Extracted information
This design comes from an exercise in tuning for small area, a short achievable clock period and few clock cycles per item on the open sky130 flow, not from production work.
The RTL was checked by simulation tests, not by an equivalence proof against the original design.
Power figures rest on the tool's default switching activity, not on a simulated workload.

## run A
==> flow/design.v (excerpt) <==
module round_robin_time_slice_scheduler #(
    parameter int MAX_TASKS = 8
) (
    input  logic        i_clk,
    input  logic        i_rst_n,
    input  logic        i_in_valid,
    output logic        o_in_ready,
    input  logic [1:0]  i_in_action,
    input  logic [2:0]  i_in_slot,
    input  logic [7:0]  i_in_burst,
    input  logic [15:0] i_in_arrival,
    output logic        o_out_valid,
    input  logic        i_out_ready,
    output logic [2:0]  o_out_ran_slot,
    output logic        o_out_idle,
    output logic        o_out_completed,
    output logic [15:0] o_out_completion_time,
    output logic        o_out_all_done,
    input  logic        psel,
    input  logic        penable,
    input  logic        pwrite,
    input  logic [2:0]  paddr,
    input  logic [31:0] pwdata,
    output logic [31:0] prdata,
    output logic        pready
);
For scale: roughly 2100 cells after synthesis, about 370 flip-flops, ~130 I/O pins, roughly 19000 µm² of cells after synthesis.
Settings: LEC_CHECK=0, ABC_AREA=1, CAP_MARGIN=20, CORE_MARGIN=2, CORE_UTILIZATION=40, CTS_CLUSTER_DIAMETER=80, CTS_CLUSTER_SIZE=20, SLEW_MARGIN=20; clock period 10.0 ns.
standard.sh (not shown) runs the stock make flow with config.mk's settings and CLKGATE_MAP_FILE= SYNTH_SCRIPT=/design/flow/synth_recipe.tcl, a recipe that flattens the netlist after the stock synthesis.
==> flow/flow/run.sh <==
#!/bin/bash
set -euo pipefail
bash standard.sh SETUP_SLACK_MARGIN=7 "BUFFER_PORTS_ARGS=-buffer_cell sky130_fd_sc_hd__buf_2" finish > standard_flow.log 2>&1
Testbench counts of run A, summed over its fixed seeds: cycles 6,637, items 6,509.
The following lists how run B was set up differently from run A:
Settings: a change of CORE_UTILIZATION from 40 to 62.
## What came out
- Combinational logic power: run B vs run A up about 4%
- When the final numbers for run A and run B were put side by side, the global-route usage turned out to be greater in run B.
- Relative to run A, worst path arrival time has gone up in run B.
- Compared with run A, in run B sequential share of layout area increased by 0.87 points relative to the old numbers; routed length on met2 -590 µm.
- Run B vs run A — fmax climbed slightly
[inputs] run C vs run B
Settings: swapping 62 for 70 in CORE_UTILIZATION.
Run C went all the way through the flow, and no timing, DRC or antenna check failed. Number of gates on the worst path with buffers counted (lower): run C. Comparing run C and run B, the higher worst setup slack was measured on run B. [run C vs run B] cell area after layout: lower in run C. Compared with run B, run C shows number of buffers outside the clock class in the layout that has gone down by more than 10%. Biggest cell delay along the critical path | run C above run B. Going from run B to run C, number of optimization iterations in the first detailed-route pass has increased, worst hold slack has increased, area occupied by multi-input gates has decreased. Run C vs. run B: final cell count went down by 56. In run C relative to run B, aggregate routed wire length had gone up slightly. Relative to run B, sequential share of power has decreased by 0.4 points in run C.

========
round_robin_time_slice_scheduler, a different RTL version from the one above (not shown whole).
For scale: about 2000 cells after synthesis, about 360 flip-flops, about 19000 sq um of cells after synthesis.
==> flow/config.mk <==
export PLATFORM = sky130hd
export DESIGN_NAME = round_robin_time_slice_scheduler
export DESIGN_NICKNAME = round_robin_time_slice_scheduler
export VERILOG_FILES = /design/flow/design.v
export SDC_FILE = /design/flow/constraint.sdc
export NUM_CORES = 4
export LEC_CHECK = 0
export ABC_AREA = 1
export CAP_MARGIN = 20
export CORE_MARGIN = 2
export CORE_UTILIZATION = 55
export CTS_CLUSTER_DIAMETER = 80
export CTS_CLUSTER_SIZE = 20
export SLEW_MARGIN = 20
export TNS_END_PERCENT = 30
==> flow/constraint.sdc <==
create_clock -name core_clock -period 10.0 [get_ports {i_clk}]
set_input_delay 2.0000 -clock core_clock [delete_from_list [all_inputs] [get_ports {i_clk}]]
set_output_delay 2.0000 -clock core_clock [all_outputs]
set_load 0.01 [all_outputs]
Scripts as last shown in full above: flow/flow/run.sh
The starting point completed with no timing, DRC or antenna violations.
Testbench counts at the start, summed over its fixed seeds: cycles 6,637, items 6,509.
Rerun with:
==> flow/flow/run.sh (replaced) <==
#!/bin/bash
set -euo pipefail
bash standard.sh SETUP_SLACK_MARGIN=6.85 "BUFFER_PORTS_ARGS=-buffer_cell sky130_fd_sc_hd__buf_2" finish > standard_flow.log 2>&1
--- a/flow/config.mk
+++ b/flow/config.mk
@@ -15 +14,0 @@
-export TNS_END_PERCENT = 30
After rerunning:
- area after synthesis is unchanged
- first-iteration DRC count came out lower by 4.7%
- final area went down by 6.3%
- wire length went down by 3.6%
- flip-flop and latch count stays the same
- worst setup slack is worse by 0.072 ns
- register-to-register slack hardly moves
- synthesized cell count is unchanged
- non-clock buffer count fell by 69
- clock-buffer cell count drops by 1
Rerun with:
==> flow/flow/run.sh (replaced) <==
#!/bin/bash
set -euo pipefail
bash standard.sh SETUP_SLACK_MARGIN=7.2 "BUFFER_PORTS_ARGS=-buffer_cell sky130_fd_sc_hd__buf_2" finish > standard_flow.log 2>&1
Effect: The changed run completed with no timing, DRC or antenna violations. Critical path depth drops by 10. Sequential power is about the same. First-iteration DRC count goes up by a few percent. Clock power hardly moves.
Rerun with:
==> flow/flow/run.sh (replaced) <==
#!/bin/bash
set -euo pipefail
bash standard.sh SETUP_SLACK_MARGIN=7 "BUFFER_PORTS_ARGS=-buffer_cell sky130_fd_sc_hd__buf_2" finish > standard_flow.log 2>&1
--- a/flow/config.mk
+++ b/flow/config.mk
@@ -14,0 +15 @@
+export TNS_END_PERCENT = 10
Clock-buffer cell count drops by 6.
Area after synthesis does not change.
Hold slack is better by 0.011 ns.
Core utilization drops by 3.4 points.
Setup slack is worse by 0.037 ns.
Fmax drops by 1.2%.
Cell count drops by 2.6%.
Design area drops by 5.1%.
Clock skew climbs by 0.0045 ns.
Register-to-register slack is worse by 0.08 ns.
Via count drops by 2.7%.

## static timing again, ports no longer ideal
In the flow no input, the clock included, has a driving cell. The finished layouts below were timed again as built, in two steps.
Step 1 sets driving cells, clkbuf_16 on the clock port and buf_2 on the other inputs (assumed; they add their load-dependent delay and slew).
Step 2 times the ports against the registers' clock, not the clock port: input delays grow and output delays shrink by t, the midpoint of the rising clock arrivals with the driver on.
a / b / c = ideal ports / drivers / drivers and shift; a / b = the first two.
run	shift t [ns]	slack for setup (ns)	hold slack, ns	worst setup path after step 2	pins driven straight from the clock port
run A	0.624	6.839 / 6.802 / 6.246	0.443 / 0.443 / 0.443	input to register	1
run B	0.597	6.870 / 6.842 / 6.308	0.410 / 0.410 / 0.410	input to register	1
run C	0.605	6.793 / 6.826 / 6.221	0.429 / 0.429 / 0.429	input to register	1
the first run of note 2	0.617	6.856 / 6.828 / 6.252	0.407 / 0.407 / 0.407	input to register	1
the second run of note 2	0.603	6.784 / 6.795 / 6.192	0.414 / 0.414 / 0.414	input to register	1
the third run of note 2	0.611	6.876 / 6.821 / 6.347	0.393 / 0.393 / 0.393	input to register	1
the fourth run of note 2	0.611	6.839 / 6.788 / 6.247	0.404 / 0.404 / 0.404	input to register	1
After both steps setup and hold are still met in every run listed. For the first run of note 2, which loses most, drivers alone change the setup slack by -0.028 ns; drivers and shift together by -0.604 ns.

Exercise directions
Work out the number of lines in the entries above that hold the word "numbers", giving the number without comment.

Solution to the problem
2